> Your task: Each line of the data below that contains "buffers" must be copied.

--- Information ---

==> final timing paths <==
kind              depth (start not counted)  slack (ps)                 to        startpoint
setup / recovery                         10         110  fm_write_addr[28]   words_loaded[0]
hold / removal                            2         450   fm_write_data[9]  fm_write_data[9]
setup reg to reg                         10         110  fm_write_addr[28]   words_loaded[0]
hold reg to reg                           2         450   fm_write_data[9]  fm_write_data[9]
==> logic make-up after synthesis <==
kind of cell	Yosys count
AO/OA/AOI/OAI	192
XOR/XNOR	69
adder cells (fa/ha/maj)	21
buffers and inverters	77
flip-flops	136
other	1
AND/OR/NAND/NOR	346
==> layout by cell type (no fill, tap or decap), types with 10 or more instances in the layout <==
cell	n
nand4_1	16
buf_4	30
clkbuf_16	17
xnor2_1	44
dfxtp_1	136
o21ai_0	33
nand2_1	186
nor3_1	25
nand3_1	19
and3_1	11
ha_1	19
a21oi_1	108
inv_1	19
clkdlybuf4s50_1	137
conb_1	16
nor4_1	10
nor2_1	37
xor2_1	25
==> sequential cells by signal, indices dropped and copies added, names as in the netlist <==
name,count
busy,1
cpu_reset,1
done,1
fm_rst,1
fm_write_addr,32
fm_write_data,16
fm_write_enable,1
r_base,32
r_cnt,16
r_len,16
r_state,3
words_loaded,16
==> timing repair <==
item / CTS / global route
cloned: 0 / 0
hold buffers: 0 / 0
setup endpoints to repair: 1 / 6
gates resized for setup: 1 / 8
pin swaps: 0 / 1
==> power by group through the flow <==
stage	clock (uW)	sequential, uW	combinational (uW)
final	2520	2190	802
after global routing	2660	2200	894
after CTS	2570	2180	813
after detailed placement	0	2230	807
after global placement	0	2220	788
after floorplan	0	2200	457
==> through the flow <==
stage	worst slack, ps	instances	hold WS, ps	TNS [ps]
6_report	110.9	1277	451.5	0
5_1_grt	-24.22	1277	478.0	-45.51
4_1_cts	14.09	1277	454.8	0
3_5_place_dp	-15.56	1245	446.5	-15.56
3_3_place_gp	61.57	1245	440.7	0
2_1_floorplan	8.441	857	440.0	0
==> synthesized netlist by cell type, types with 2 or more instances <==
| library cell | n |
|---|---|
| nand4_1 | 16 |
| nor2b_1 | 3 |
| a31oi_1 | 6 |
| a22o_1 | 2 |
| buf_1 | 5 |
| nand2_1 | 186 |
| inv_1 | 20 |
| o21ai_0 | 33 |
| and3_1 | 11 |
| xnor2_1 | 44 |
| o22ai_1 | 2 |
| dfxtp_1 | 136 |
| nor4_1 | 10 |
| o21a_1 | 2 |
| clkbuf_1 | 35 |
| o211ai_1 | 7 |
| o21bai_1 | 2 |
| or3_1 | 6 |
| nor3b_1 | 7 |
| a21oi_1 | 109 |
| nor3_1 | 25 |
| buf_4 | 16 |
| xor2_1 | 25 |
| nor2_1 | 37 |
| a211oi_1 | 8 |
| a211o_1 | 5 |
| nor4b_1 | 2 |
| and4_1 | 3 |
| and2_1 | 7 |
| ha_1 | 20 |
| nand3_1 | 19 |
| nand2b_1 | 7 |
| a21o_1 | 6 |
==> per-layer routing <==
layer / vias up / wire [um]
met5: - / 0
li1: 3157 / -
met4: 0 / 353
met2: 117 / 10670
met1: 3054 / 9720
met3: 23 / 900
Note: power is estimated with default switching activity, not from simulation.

---
--- Information ---

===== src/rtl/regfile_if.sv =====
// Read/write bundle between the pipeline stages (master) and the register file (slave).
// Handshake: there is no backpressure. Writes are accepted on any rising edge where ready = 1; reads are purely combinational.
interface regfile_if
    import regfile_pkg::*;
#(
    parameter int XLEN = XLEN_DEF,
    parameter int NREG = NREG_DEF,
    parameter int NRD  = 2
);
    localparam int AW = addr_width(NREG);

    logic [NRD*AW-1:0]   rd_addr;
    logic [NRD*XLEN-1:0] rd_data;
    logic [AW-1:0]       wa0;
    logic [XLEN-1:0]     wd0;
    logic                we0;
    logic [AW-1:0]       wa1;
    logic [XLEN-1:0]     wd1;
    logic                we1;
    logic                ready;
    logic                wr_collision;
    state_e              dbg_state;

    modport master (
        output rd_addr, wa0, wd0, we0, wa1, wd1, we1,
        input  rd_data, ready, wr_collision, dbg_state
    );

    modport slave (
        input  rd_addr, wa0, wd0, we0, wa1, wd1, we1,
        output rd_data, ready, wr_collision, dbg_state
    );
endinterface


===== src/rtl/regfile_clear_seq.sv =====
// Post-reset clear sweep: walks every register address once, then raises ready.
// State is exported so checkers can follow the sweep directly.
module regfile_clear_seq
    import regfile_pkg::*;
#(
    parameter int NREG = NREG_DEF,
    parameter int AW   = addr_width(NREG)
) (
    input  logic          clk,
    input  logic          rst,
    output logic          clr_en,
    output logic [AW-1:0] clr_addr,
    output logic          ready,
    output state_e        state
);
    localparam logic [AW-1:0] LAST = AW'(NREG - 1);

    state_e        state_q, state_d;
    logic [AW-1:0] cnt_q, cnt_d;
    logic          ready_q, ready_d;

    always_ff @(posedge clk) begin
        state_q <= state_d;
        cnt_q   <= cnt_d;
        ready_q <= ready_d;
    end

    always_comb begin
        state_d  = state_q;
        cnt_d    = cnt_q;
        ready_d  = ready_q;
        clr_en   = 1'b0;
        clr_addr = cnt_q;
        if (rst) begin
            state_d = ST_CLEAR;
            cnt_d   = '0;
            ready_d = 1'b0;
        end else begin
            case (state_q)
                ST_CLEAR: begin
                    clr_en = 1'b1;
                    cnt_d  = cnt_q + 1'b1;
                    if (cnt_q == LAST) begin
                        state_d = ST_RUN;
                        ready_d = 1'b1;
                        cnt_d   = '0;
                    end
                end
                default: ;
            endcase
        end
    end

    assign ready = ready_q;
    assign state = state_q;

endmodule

---

> Result for this exercise:
buffers and inverters	77
hold buffers: 0 / 0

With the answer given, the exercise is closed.